Work out the count of lines in the material where the string "good" shows up, and reply with it alone.

((

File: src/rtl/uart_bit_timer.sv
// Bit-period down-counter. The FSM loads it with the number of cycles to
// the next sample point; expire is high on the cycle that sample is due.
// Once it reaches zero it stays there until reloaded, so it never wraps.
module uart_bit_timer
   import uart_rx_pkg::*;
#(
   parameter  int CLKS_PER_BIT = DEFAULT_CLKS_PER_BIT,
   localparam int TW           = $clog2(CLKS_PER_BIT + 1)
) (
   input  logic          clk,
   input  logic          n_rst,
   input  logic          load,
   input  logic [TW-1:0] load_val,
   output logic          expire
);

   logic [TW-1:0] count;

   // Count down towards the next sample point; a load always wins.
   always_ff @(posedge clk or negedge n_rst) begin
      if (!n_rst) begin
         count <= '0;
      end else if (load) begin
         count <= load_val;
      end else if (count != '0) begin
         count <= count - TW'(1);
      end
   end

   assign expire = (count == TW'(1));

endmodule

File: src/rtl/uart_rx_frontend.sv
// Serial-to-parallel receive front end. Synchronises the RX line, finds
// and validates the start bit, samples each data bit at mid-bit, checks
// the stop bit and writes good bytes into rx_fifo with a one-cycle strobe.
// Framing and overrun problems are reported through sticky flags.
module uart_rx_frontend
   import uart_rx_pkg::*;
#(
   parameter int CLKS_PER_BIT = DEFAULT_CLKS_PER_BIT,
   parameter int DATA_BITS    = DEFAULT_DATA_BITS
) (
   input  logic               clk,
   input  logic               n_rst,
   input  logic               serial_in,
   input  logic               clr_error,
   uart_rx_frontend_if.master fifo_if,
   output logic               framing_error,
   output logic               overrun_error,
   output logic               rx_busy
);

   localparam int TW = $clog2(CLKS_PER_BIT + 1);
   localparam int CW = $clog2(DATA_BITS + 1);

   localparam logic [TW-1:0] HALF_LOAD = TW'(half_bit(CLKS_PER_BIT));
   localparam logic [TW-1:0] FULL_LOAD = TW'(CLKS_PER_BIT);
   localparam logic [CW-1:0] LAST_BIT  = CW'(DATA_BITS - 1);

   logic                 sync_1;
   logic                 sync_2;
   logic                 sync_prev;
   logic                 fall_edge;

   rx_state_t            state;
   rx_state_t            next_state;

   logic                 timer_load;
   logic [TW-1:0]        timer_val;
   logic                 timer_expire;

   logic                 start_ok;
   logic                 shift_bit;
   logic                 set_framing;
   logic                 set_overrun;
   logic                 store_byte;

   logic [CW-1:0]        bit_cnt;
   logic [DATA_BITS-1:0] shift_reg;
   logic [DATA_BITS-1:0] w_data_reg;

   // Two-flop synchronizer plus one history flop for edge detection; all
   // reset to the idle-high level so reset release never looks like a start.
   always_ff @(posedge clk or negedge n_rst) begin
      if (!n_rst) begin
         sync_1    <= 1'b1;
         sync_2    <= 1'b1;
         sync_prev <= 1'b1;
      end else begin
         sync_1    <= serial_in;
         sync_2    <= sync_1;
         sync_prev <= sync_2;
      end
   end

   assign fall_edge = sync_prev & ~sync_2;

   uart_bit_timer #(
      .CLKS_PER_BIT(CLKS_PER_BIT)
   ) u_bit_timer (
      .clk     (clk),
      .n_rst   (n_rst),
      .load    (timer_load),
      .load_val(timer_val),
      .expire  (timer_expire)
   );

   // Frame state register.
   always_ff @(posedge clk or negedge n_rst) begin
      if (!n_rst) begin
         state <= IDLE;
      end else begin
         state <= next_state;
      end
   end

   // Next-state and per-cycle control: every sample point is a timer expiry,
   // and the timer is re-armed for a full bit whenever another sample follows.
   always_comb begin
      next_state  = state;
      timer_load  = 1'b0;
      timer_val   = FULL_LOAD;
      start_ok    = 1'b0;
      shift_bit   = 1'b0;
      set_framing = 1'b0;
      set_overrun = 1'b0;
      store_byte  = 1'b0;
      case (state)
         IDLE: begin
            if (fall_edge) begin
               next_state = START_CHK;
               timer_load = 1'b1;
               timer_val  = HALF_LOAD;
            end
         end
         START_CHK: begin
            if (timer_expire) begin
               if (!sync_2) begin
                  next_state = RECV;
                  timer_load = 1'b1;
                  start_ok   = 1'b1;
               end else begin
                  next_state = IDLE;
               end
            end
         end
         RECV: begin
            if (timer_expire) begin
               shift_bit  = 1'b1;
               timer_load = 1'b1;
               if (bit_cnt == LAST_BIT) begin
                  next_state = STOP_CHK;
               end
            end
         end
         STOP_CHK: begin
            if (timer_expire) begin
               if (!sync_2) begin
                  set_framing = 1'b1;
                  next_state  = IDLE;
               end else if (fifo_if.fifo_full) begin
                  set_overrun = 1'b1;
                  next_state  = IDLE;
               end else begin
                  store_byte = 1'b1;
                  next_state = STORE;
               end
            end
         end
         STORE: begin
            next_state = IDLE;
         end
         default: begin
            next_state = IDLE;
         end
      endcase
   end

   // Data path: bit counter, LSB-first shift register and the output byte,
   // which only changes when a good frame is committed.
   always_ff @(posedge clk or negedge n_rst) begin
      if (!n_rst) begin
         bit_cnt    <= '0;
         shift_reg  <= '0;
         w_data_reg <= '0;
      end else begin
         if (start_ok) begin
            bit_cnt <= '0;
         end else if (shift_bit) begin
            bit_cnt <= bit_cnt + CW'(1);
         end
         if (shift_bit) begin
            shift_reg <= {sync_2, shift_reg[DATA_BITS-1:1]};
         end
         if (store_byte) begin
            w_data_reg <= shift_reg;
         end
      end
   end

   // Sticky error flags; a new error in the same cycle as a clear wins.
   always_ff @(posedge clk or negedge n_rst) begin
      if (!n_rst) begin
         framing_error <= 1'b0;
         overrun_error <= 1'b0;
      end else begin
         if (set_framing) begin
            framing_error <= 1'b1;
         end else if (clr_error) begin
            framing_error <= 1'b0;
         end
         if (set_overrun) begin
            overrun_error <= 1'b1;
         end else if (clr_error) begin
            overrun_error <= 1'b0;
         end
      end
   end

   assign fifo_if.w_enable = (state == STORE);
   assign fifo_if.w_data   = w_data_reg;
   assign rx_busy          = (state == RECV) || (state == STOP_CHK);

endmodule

))

- Answer for this exercise
2